■ **What this task involves**
Find the line with "File: src/sv/icb_pkg.sv" in the entries below. Repeat it, every following line, and the line with "localparam int TABLE_ENTRIES = 16;", exactly and with nothing added.

■ **Dataset records**

· · ·

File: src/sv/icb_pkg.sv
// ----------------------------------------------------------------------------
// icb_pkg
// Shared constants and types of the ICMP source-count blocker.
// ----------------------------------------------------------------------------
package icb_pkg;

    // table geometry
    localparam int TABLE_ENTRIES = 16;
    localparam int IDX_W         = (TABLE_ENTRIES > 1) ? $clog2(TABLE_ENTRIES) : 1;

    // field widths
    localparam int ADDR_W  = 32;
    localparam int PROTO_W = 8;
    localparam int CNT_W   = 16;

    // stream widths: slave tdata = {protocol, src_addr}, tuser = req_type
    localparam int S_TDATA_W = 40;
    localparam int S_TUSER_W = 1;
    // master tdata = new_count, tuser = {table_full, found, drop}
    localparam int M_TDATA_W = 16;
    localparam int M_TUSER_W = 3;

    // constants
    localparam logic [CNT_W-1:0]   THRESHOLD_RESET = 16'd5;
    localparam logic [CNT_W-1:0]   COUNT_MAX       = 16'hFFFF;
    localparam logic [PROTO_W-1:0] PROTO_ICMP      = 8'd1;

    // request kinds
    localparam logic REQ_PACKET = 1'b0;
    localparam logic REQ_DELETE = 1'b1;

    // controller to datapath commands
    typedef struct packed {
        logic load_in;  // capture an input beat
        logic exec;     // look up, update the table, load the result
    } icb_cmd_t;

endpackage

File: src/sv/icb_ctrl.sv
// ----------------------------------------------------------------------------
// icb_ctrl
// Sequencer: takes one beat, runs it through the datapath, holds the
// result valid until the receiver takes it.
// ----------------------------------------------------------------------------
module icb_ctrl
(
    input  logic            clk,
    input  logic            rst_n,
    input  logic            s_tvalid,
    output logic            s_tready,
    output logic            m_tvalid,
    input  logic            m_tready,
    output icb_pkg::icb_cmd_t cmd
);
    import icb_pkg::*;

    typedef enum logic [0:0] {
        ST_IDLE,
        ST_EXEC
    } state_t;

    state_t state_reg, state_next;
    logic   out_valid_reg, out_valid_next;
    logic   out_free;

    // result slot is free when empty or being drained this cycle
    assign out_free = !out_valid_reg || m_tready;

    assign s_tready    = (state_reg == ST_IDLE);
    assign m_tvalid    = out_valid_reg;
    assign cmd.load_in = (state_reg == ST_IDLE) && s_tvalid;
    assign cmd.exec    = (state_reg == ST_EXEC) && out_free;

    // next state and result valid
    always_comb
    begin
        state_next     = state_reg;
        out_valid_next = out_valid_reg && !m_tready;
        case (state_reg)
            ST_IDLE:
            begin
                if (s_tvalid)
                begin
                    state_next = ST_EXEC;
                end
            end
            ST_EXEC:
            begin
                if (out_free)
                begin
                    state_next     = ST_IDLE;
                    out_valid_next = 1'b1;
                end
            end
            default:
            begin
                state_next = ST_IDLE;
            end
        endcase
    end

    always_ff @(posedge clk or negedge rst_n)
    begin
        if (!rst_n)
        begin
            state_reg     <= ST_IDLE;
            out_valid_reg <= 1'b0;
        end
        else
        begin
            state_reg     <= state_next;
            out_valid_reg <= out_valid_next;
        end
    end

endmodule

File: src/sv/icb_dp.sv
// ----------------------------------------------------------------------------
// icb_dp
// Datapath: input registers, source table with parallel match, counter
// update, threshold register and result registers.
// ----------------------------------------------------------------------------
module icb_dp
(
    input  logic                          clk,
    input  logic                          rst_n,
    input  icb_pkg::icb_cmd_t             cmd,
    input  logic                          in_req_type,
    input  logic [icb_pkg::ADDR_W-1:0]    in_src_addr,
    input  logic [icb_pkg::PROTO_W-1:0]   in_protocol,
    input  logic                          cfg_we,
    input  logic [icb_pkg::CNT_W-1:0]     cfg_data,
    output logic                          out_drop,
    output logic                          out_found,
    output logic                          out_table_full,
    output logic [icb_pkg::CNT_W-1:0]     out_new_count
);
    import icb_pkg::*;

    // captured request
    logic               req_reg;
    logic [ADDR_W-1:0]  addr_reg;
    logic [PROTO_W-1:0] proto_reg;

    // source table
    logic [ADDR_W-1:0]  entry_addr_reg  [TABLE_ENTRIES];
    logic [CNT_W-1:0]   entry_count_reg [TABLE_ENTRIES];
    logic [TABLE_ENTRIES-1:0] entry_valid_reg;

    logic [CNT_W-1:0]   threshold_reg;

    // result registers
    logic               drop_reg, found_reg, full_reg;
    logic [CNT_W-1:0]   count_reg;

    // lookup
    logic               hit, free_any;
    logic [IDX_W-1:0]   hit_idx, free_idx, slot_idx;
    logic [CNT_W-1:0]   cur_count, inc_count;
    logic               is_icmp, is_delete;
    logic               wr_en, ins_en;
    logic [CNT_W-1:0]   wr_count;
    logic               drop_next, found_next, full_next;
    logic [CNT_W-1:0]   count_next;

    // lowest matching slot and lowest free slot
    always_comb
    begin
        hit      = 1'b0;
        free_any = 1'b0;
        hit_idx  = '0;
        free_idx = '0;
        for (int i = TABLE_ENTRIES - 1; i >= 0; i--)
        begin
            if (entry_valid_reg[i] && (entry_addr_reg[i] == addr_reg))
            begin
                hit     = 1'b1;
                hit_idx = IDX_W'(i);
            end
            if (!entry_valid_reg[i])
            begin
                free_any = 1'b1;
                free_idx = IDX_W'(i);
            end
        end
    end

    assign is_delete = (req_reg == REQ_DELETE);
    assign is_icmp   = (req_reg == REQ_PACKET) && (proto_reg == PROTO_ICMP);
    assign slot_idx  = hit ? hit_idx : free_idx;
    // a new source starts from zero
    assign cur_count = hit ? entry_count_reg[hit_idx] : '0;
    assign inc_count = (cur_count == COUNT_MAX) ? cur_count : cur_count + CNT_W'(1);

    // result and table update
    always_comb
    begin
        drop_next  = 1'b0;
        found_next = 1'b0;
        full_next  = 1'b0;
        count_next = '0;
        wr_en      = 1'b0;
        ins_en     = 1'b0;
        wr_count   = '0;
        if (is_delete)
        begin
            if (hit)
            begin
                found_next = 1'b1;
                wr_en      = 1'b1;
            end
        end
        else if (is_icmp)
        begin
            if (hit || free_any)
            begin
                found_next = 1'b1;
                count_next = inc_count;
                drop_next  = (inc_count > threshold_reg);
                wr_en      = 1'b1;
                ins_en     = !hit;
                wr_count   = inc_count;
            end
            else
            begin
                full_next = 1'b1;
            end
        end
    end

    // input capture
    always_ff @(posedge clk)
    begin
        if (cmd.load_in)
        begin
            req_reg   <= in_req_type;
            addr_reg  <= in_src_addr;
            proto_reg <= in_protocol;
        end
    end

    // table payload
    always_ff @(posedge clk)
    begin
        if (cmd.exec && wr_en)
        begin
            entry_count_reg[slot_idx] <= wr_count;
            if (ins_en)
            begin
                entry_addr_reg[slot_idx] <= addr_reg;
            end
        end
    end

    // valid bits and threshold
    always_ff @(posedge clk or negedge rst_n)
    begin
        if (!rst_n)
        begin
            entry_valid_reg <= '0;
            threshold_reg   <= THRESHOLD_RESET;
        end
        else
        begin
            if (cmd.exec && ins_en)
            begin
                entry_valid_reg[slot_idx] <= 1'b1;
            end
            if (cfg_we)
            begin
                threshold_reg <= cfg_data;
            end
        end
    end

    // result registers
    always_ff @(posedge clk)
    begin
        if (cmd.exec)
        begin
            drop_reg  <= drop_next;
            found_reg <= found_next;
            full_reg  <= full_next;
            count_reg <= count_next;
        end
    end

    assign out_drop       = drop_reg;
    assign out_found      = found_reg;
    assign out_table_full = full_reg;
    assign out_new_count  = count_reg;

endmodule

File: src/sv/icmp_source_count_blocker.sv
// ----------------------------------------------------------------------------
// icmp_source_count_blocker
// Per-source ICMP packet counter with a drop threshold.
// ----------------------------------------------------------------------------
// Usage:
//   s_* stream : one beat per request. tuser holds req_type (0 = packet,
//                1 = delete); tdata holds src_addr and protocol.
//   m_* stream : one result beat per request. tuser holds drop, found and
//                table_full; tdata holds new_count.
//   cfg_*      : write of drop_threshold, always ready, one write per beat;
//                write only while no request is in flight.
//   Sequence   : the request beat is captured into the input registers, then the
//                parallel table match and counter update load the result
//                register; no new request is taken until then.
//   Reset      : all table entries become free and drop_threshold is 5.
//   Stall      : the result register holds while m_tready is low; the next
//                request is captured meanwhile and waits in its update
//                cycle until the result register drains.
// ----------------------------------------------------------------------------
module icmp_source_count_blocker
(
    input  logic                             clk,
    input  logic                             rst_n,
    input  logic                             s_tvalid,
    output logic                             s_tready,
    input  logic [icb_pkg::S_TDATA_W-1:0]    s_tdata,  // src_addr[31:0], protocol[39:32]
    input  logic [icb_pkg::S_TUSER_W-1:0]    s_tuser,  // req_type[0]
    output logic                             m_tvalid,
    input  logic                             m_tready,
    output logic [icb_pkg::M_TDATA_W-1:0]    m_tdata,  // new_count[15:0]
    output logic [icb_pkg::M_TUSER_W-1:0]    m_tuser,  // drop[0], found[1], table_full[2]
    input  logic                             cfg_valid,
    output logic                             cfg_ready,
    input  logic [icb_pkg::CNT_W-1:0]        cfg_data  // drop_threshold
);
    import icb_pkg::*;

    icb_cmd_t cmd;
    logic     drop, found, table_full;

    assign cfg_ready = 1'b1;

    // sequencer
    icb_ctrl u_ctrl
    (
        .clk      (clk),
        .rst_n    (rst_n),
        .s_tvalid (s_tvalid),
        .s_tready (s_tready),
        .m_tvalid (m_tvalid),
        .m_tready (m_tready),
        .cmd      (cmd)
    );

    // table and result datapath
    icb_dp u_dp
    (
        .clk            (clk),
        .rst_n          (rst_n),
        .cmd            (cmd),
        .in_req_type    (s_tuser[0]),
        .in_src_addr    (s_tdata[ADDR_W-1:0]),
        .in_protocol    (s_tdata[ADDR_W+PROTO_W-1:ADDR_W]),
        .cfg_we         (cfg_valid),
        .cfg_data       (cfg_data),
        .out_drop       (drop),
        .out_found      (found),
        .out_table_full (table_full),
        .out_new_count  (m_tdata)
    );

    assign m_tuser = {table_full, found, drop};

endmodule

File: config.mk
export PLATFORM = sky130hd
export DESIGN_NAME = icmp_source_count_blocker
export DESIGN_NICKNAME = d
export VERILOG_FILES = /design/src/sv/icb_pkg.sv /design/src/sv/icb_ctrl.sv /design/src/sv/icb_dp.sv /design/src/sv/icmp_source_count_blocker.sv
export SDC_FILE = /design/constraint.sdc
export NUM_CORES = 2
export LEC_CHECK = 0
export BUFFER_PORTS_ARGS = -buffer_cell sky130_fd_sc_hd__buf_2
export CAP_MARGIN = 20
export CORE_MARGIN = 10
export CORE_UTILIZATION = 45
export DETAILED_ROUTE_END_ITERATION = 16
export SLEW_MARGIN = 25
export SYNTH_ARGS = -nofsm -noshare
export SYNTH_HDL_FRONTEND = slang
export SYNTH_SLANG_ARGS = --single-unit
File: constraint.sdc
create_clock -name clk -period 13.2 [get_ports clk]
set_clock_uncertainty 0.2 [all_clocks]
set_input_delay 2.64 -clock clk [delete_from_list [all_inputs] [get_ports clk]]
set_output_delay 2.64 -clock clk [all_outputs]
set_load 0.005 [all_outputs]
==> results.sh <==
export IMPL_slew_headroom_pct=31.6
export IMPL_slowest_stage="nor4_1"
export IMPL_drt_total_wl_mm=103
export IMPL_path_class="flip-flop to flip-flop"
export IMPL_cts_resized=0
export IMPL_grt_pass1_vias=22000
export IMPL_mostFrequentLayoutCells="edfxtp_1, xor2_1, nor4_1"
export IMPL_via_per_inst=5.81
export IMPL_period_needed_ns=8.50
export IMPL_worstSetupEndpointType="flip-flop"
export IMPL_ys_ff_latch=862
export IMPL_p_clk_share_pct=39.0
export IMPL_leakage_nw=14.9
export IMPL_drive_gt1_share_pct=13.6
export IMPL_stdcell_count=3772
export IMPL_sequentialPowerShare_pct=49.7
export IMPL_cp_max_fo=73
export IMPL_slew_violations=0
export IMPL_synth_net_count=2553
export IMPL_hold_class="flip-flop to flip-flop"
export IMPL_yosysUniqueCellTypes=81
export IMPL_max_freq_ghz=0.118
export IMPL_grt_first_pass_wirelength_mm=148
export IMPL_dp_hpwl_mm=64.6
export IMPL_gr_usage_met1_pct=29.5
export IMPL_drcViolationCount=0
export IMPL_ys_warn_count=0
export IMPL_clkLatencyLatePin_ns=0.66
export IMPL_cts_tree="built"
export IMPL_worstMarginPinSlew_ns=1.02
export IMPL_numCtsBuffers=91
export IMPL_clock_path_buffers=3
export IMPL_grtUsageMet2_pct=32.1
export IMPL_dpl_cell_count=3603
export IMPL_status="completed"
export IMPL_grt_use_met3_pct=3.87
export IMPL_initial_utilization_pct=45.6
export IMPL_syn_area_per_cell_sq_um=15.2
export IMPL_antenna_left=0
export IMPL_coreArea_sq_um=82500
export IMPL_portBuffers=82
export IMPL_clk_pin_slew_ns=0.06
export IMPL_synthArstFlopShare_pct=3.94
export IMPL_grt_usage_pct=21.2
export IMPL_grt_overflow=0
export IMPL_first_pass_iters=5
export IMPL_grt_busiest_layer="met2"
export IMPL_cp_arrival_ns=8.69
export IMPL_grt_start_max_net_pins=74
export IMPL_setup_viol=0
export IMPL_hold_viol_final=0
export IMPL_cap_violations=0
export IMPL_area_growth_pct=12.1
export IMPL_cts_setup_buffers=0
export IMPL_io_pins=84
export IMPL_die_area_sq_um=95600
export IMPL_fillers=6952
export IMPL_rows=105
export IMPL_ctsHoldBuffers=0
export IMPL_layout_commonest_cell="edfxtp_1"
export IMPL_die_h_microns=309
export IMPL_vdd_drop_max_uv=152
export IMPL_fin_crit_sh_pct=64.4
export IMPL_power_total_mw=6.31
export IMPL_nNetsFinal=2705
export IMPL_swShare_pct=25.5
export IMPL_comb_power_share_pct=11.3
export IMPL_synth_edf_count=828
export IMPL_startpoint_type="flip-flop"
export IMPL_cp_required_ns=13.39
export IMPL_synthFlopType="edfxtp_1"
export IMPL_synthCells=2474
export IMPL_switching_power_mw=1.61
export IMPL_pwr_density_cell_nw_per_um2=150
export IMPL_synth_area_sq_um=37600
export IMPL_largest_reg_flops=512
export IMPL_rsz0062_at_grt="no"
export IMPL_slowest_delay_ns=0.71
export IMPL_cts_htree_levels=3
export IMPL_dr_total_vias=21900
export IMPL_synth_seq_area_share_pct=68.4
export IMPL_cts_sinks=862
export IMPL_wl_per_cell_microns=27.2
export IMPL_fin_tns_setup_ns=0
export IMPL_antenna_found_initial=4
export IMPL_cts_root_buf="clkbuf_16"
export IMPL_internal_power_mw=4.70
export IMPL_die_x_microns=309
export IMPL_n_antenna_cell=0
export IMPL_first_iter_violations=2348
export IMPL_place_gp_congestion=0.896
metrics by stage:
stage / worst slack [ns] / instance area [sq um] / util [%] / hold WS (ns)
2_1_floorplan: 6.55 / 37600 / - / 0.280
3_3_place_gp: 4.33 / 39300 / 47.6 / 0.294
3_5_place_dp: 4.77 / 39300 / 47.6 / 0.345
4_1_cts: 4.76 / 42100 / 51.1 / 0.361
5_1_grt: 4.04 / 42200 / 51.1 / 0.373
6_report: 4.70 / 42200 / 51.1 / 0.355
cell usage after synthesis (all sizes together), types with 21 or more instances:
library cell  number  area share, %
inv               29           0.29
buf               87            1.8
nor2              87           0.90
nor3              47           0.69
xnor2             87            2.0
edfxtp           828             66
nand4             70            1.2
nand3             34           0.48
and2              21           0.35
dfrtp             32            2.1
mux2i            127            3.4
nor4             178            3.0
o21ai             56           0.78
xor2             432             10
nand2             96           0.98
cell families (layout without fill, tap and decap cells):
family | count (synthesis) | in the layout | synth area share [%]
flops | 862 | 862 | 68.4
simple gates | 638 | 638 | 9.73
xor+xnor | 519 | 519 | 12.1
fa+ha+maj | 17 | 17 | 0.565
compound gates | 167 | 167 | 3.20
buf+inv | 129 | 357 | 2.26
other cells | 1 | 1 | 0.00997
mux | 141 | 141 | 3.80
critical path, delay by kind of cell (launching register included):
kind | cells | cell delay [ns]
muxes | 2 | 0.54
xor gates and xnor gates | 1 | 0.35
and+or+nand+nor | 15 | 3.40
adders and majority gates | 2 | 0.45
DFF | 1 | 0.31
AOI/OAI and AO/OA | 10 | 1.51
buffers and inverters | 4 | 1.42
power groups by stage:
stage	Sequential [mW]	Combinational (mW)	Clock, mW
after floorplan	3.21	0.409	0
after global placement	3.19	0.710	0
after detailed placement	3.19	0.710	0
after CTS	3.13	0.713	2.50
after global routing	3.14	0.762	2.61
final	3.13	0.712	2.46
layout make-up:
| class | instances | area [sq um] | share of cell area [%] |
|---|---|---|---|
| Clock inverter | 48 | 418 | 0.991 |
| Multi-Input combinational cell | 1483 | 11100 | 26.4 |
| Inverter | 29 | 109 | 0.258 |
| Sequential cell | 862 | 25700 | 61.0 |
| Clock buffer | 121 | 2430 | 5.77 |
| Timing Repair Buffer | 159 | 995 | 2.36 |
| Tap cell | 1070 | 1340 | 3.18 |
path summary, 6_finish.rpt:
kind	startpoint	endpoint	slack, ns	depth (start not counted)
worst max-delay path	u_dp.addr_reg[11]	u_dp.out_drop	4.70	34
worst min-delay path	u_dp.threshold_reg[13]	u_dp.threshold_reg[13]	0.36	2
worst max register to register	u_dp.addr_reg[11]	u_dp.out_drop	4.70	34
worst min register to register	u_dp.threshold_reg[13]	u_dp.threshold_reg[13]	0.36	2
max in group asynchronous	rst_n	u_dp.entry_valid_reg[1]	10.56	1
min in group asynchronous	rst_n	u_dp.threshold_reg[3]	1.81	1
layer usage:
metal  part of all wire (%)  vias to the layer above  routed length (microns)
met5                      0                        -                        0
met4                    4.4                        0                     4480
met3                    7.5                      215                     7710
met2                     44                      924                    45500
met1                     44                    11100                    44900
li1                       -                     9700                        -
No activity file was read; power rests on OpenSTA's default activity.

· · ·

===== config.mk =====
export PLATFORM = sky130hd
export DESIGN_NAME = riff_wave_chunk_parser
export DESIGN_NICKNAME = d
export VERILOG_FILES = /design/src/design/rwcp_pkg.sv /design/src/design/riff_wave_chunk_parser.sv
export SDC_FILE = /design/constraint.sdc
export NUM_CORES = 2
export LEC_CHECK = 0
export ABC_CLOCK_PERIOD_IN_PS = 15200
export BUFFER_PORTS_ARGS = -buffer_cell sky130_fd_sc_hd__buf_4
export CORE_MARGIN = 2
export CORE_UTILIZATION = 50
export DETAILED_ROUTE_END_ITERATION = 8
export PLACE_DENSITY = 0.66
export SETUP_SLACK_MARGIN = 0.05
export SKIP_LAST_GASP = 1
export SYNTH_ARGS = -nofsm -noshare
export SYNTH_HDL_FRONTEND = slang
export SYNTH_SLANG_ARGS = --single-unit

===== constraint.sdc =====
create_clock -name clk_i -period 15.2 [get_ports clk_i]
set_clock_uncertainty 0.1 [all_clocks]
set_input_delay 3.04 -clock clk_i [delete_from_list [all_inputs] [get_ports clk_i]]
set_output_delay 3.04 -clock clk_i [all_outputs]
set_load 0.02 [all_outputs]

· · ·

■ **Written response**
File: src/sv/icb_pkg.sv
// ----------------------------------------------------------------------------
// icb_pkg
// Shared constants and types of the ICMP source-count blocker.
// ----------------------------------------------------------------------------
package icb_pkg;

    // table geometry
    localparam int TABLE_ENTRIES = 16;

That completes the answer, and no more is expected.